[Records contained in a dataset]
=-=-=-=-=

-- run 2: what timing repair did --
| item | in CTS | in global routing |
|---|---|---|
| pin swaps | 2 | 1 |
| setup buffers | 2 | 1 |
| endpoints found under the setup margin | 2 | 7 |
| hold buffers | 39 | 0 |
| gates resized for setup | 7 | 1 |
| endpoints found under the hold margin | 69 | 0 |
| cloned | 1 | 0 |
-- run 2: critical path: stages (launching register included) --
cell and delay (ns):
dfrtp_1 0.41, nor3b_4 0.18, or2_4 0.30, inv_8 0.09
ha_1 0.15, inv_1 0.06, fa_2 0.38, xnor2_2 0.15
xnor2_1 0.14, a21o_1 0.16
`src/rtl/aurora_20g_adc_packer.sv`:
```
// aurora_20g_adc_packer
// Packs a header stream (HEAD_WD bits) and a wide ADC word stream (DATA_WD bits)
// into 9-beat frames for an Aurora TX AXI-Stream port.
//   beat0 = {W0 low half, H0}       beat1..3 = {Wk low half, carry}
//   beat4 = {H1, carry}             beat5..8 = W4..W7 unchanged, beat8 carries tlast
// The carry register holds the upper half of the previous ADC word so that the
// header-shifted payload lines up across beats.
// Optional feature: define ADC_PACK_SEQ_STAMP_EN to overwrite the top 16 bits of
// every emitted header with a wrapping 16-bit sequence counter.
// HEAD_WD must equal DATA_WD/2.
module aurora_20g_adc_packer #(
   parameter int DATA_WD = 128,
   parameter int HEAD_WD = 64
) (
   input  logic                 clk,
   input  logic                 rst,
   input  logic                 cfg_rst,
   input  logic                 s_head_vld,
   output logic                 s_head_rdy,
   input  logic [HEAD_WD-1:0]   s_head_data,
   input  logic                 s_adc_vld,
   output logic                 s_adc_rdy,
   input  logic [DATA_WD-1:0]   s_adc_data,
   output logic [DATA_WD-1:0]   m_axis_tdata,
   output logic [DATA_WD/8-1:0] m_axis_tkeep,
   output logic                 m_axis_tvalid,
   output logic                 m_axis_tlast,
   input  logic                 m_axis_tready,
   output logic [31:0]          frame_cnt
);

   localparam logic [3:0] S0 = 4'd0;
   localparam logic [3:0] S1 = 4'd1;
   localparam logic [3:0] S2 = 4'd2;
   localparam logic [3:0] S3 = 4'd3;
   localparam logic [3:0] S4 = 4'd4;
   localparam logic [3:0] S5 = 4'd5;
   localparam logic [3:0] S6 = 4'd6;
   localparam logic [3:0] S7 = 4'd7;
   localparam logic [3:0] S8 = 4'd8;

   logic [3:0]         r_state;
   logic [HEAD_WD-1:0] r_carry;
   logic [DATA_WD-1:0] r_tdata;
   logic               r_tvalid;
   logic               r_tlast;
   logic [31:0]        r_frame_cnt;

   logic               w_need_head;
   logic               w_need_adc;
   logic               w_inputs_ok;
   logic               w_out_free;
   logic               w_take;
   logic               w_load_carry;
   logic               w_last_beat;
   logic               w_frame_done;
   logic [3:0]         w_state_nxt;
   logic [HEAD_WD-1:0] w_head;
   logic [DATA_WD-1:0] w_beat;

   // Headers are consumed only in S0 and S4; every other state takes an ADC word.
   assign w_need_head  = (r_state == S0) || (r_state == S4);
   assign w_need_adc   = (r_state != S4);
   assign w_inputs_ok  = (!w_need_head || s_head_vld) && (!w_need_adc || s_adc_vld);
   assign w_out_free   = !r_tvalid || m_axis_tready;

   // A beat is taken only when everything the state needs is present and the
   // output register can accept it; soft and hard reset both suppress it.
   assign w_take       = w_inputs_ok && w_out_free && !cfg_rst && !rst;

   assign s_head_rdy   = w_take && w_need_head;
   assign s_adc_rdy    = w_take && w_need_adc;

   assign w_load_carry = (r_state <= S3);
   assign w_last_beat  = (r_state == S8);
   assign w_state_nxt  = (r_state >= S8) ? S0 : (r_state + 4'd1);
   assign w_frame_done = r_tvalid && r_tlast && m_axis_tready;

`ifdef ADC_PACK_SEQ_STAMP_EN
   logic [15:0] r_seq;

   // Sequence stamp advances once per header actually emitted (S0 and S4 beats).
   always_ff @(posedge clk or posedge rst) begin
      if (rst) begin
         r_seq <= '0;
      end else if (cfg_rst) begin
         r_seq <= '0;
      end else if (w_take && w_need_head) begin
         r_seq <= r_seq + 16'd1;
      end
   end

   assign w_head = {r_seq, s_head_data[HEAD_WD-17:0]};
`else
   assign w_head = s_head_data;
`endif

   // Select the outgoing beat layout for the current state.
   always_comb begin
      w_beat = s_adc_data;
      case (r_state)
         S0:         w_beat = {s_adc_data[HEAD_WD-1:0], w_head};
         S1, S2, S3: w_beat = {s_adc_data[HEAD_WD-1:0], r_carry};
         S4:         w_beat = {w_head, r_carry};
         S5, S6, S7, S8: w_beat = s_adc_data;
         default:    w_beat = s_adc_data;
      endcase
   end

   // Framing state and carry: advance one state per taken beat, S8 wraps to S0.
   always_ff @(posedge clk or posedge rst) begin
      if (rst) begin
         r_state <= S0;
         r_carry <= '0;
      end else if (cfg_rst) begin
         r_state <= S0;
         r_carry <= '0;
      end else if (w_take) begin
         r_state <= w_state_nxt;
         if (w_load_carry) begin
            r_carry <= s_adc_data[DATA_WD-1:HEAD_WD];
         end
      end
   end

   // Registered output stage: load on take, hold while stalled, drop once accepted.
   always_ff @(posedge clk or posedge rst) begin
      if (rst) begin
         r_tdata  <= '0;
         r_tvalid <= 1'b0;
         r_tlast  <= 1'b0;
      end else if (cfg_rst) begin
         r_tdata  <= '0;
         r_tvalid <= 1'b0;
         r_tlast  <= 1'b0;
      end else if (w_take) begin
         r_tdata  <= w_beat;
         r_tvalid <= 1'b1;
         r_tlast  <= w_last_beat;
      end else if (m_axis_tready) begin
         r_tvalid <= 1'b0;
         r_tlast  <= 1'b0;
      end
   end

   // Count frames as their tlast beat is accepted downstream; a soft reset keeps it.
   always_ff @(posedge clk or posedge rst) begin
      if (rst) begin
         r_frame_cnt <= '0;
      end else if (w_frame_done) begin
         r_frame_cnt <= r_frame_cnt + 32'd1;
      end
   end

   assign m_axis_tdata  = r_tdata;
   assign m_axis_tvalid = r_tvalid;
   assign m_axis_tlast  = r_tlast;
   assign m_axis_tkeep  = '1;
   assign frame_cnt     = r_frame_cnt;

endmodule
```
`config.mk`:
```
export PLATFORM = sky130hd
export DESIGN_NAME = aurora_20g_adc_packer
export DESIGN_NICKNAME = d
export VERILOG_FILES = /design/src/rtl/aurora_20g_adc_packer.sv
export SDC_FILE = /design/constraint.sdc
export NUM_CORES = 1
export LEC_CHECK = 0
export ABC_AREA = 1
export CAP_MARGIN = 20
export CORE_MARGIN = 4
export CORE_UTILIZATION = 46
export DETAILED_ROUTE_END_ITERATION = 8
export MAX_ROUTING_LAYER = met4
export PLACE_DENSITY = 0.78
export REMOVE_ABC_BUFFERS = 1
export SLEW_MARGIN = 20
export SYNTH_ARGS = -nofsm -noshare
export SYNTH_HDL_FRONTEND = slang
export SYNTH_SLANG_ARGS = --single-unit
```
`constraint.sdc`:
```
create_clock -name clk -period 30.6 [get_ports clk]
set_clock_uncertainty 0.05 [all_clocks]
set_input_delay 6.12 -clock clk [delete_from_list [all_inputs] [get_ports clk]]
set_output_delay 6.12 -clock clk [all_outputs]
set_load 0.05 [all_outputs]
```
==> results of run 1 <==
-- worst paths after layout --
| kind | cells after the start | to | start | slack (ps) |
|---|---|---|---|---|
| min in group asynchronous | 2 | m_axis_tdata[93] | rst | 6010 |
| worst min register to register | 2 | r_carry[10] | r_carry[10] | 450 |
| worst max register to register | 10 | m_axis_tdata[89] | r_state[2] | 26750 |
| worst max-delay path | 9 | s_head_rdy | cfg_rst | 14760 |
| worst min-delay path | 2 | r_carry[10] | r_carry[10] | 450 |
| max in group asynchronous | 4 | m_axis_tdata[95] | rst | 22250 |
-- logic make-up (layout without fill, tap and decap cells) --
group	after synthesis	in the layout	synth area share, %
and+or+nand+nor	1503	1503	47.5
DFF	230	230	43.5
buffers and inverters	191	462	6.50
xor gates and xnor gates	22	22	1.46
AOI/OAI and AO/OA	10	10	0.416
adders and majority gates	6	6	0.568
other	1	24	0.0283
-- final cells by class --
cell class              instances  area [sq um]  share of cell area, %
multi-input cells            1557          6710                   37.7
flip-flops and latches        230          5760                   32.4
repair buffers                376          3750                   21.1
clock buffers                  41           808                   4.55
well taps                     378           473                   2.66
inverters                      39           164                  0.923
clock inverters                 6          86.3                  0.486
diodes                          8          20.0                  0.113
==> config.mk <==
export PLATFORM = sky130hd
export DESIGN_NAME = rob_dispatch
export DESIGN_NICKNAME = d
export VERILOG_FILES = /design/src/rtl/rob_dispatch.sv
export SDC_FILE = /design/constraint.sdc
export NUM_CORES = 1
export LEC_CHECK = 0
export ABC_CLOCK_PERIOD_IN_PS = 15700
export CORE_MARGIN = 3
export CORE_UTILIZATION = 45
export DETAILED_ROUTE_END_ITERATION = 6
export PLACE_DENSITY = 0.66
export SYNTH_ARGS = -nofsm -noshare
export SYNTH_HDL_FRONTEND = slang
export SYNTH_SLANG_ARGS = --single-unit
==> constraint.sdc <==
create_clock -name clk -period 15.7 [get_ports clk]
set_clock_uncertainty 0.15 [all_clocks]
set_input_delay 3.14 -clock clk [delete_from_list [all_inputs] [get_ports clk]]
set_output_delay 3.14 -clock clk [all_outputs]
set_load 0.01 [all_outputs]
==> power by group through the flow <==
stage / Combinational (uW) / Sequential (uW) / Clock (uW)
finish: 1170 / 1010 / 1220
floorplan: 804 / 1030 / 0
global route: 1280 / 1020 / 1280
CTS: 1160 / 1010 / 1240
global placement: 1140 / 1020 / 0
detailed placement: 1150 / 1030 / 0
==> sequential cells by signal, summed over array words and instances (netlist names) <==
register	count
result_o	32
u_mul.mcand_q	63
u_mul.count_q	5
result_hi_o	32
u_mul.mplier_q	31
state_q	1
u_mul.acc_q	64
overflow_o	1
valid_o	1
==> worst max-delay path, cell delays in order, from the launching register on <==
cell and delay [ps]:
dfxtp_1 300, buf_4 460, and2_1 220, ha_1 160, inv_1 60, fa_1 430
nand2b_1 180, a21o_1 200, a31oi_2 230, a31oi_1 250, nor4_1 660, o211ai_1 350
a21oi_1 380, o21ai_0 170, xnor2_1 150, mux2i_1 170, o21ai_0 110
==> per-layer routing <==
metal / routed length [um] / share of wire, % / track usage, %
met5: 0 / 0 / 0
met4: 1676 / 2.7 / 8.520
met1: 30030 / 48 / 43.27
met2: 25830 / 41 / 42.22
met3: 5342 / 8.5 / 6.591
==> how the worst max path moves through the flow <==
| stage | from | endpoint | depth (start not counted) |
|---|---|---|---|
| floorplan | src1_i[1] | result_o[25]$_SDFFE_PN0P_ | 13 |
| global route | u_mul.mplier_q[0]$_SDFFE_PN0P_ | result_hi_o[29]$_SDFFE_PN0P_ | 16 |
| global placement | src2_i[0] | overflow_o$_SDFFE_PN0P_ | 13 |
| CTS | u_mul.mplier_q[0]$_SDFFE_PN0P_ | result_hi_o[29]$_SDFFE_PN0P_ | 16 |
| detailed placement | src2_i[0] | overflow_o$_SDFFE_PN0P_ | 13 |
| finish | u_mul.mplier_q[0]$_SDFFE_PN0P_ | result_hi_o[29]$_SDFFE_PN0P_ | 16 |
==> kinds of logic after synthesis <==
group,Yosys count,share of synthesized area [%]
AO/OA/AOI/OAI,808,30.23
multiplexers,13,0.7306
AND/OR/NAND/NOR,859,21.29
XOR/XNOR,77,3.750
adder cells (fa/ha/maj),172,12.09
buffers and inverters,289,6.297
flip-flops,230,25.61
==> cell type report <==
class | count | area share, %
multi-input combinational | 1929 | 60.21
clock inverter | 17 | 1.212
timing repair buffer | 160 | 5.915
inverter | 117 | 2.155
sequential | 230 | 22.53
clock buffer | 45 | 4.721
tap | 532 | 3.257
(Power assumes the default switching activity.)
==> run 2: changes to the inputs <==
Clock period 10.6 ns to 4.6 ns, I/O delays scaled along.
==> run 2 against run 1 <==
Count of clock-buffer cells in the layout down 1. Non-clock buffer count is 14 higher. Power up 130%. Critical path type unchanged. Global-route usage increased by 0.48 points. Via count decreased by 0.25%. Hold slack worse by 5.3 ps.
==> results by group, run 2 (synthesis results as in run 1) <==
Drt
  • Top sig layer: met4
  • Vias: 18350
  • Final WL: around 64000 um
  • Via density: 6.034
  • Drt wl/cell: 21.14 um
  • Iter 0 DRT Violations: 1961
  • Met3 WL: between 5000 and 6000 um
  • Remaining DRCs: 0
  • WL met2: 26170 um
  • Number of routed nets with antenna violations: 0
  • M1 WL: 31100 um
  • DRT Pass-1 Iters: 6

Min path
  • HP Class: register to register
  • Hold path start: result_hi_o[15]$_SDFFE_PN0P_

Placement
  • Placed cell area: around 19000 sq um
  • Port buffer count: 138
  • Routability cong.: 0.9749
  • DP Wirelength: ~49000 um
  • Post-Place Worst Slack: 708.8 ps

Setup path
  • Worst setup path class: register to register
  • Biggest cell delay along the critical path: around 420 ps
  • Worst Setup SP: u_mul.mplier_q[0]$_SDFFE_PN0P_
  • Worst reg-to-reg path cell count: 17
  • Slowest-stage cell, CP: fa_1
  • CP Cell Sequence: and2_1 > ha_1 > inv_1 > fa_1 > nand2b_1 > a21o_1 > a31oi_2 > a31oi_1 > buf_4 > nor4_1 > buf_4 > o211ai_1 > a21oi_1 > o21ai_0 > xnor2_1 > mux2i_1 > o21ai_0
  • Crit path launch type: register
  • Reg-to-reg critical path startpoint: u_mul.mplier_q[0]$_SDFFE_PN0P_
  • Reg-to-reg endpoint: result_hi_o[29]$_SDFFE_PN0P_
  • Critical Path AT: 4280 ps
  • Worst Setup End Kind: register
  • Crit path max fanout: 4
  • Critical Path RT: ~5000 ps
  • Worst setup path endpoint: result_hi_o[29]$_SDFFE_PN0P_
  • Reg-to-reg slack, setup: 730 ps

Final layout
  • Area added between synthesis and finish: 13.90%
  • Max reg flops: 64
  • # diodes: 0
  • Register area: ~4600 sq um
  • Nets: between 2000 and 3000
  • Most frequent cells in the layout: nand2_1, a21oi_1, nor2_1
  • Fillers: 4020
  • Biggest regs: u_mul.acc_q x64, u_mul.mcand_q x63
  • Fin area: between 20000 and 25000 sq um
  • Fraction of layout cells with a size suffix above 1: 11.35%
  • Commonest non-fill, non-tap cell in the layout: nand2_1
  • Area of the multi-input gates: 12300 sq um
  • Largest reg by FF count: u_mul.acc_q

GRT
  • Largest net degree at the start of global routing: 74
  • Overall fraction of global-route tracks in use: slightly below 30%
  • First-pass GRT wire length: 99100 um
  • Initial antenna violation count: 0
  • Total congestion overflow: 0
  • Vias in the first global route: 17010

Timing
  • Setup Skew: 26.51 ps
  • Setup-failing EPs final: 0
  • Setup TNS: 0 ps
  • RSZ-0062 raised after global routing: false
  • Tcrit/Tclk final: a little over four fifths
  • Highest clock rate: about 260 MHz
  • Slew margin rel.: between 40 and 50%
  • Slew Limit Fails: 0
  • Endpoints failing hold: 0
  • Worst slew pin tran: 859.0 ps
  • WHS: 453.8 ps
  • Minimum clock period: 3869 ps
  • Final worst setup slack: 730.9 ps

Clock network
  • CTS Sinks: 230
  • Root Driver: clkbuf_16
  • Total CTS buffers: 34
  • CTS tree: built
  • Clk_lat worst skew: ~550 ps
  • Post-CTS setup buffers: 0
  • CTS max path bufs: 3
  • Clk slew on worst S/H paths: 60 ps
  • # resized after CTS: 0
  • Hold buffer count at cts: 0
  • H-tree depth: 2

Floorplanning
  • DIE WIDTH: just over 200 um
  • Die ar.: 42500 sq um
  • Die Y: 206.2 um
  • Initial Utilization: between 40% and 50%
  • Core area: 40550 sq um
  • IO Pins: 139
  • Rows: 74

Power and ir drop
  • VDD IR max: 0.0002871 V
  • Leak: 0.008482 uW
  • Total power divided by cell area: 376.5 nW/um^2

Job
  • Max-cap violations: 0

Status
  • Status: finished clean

=-=-=-=-=

TASK
Transcribe only the lines from the beginning of the entries to the line with "ha_1 0.15, inv_1", inclusive, exactly as written.

WRITTEN SOLUTION
-- run 2: what timing repair did --
| item | in CTS | in global routing |
|---|---|---|
| pin swaps | 2 | 1 |
| setup buffers | 2 | 1 |
| endpoints found under the setup margin | 2 | 7 |
| hold buffers | 39 | 0 |
| gates resized for setup | 7 | 1 |
| endpoints found under the hold margin | 69 | 0 |
| cloned | 1 | 0 |
-- run 2: critical path: stages (launching register included) --
cell and delay (ns):
dfrtp_1 0.41, nor3b_4 0.18, or2_4 0.30, inv_8 0.09
ha_1 0.15, inv_1 0.06, fa_2 0.38, xnor2_2 0.15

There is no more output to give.